Some things are so good that they bear repeating, and an example is this post from the felicitous Doc Zero, entitled "
Awakening from the Collective Dream". The start is a bit slow -- I'm more agnostic about gun rights than many Americans, but then I'm Canadian -- but it picks up steam in the middle, and the by the end it gets the contrast between the simplistic imaginings of the left and the simple realities of experience clear, sharp, and exactly right:
The alternative to ambition and commerce is not “social justice,” but widespread poverty. The absence of growth brings collapse, not sustainability. The Constitutional rights of free people cannot exist alongside “positive rights” provided through redistribution. Abandoning the security of our borders does not produce a melting pot of happy immigrants. The government cannot repeal the laws of supply and demand. The freedom to vote does not render all other freedoms inconsequential. Prosperity for millions cannot be designed by a central committee. Social justice cannot be created by administering controlled viral doses of injustice.
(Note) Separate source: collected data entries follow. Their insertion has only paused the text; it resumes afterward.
This design comes from an exercise in tuning for small area, a short achievable clock period and few clock cycles per item on the open sky130 flow, not from production work. Function was checked by simulation only, so behaviour that the tests miss may differ from the original.

==> flow/design.v <==
module wave_codec (
    input  wire        clk,
    input  wire        rst,         
    input  wire        start,       
    input  wire [7:0]  cfg_q,       
    input  wire        cfg_pred2,   
    input  wire        in_valid,
    output wire        in_ready,
    input  wire [31:0] in_sample,   
    output wire        out_valid,
    input  wire        out_ready,
    output wire [7:0]  out_byte
);
    localparam [2:0] S_A   = 3'd0,    
                     S_B   = 3'd1,    
                     S_DIV = 3'd2,    
                     S_W   = 3'd3,    
                     S_I   = 3'd4;    
    reg [2:0]  state;
    reg        rdy;
    reg [12:0] s8;          
    reg [14:0] s8x3;        
    reg        ll;          
    reg        pred2;
    reg [32:0] r1;          
    reg [31:0] xr;          
    reg        neg;
    reg [34:0] dq;          
    reg [12:0] rem;         
    reg [2:0]  lo3;         
    reg [3:0]  cnt;
    reg [34:0] zz;
    reg        ov;
    reg        more;
    wire [15:0] remf = {rem, lo3};
    wire [15:0] h16  = {1'b0, s8, 2'b00};
    wire [15:0] u    = neg ? h16 : remf;
    wire [15:0] v    = neg ? remf : h16;
    wire [32:0] rp   = {xr[31], xr} + {17'd0, v} - {17'd0, u};
    wire [34:0] xs   = {{3{in_sample[31]}}, in_sample};
    wire [34:0] xr35 = {{3{xr[31]}}, xr};
    wire [34:0] r135 = {{2{r1[32]}}, r1};
    wire [34:0] xa   = pred2 ? ~(xr35 << 1) : ~xr35;
    wire [34:0] ra   = pred2 ? r135 : 35'd0;
    wire [34:0] ua   = pred2 ? {18'd0, u, 1'b0} : {19'd0, u};
    wire [34:0] va   = pred2 ? ~{18'd0, v, 1'b0} : ~{19'd0, v};
    wire [34:0] hh   = {19'd0, h16};
    wire [34:0] cs1  = xa ^ ra ^ va;
    wire [34:0] cc1  = {(xa[33:0] & ra[33:0]) | (xa[33:0] & va[33:0]) | (ra[33:0] & va[33:0]), 1'b1};
    wire [34:0] cs2  = cs1 ^ cc1 ^ ua;
    wire [34:0] cc2  = {(cs1[33:0] & cc1[33:0]) | (cs1[33:0] & ua[33:0]) | (cc1[33:0] & ua[33:0]), 1'b0};
    wire [34:0] cs3  = cs2 ^ cc2 ^ hh;
    wire [34:0] cc3  = {(cs2[33:0] & cc2[33:0]) | (cs2[33:0] & hh[33:0]) | (cc2[33:0] & hh[33:0]), 1'b0};
    wire [34:0] cs4  = xs ^ cs3 ^ cc3;
    wire [34:0] cc4  = {(xs[33:0] & cs3[33:0]) | (xs[33:0] & cc3[33:0]) | (cs3[33:0] & cc3[33:0]), ll};
    wire [34:0] w_in = cs4 + cc4;
    wire        neg_b = dq[34];
    wire [33:0] winc  = dq[33:0] + {33'd0, ~ll};
    wire [33:0] num   = neg_b ? ~dq[33:0] : winc;
    wire [30:0] nq    = num[33:3];
    wire c0  = ~|nq[30:13] & (nq[12:0]  < s8);
    wire c2  = ~|nq[30:15] & (nq[14:2]  < s8);
    wire c4  = ~|nq[30:17] & (nq[16:4]  < s8);
    wire c6  = ~|nq[30:19] & (nq[18:6]  < s8);
    wire c8  = ~|nq[30:21] & (nq[20:8]  < s8);
    wire c12 = ~|nq[30:25] & (nq[24:12] < s8);
    wire o0  = c0;
    wire o2  = c2  & ~c0;
    wire o4  = c4  & ~c2;
    wire o6  = c6  & ~c4;
    wire o8  = c8  & ~c6;
    wire o12 = c12 & ~c8;
    wire o24 = ~c12;
    wire [34:0] dq_al = ll ? {1'b0, num} :
          ({35{o2 }} & {nq[1:0],  33'd0})
        | ({35{o4 }} & {nq[3:0],  31'd0})
        | ({35{o6 }} & {nq[5:0],  29'd0})
        | ({35{o8 }} & {nq[7:0],  27'd0})
        | ({35{o12}} & {nq[11:0], 23'd0})
        | ({35{o24}} & {nq[23:0], 11'd0});
    wire [12:0] rem_al = ll ? 13'd0 :
          ({13{o0 }} & nq[12:0])
        | ({13{o2 }} & nq[14:2])
        | ({13{o4 }} & nq[16:4])
        | ({13{o6 }} & nq[18:6])
        | ({13{o8 }} & nq[20:8])
        | ({13{o12}} & nq[24:12])
        | ({13{o24}} & {6'd0, nq[30:24]});
    wire [3:0] cnt_al =
          ({4{o2 }} & 4'd1) | ({4{o4 }} & 4'd2) | ({4{o6 }} & 4'd3)
        | ({4{o8 }} & 4'd4) | ({4{o12}} & 4'd6) | ({4{o24}} & 4'd12);
    wire to_div = ~ll & ~o0;
    wire [14:0] tt  = {rem, dq[34:33]};
    wire [15:0] d1  = {1'b0, tt} - {3'b0, s8};
    wire [15:0] d2  = {1'b0, tt} - {2'b0, s8, 1'b0};
    wire [15:0] d3  = {1'b0, tt} - {1'b0, s8x3};
    wire        g1  = ~d1[15];
    wire        g2  = ~d2[15];
    wire        g3  = ~d3[15];
    wire [12:0] q2  = g3 ? d3[12:0] : g2 ? d2[12:0] : g1 ? d1[12:0] : tt[12:0];
    wire [34:0] dq_div = {dq[32:0], g2, g3 | (g1 & ~g2)};
    wire last   = ov & out_ready & ~more;
    wire can_ld = ~ov | last;
    wire div_end = (state == S_DIV) & (cnt == 4'd1);
    wire [34:0] zsrc = (state == S_DIV) ? dq_div : dq;
    wire ld_z = can_ld & (div_end | (state == S_W));
    assign in_ready  = rdy;
    assign out_valid = ov;
    assign out_byte  = {more, zz[6:0]};
    wire [12:0] s8_in = s8[5:0] * 13'd125;
    always @(posedge clk) begin
        if (rst) begin
            state <= S_A;
            rdy   <= 1'b1;
            ov    <= 1'b0;
        end else begin
            if (ld_z) begin
                zz   <= {zsrc[33:0], neg};
                more <= |zsrc[33:6];
                ov   <= 1'b1;
            end else if (ov & out_ready) begin
                zz   <= {7'd0, zz[34:7]};
                more <= |zz[34:14];
                if (~more) ov <= 1'b0;
            end
            case (state)
                S_A, S_I: begin
                    if (start) begin
                        s8    <= {7'd0, cfg_q[5:0]};
                        ll    <= (cfg_q[5:0] == 6'd0);
                        pred2 <= cfg_pred2;
                        r1    <= 33'd0;
                        xr    <= 32'd0;
                        neg   <= 1'b0;
                        rdy   <= 1'b0;
                        state <= S_I;
                    end else if (state == S_I) begin
                        s8    <= s8_in;
                        s8x3  <= s8[5:0] * 15'd375;
                        rem   <= {1'b0, s8_in[12:1]};
                        lo3   <= {s8_in[0], 2'b00};
                        rdy   <= 1'b1;
                        state <= S_A;
                    end else if (in_valid) begin
                        r1    <= rp;
                        xr    <= in_sample;
                        dq    <= w_in;
                        rdy   <= 1'b0;
                        state <= S_B;
                    end
                end
                S_B: begin
                    neg <= neg_b;
                    lo3 <= ll ? 3'd0 : num[2:0];
                    rem <= rem_al;
                    dq  <= dq_al;
                    cnt <= cnt_al;
                    state <= to_div ? S_DIV : S_W;
                end
                S_DIV: begin
                    rem <= q2;
                    dq  <= dq_div;
                    cnt <= cnt - 4'd1;
                    if (cnt == 4'd1) begin
                        state <= ld_z ? S_A : S_W;
                        rdy   <= ld_z;
                    end
                end
                S_W: begin
                    if (ld_z) begin
                        rdy   <= 1'b1;
                        state <= S_A;
                    end
                end
            endcase
        end
    end
endmodule
Settings: LEC_CHECK=0, CAP_MARGIN=20, CORE_MARGIN=2, CORE_UTILIZATION=40, PLACE_DENSITY=0.5, SLEW_MARGIN=20; clock period 12.0 ns.
run.sh (not shown) runs the stock make flow with config.mk's settings and CLKGATE_MAP_FILE= SYNTH_SCRIPT=/design/flow/synth_recipe.tcl, a recipe that flattens the netlist after the stock synthesis.
Testbench counts at the start, summed over its fixed seeds: cycles 34,190, items 9,600.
Ironically, this is reminiscent of
the words Marx used over a century and a half ago to describe the effect of capitalism: "... man is at last compelled to face with sober senses his real conditions of life and his relations with his kind." (and
see this too):
Waking up from these dreams is not easy. ... The collectivist fantasy can end in a relatively controlled manner, with a widespread rediscovery of how freedom and prosperity are inextricably linked… or it can end with the bloody violence of Greece, as angry dependents strip the last measure of their unsustainable benefits from the hide of the middle class. One way or the other, it is ending. Twilight falls upon the empty dream of the twentieth century: to sanctify a brilliant elite through the sacred ritual of the vote, and be ruled wisely.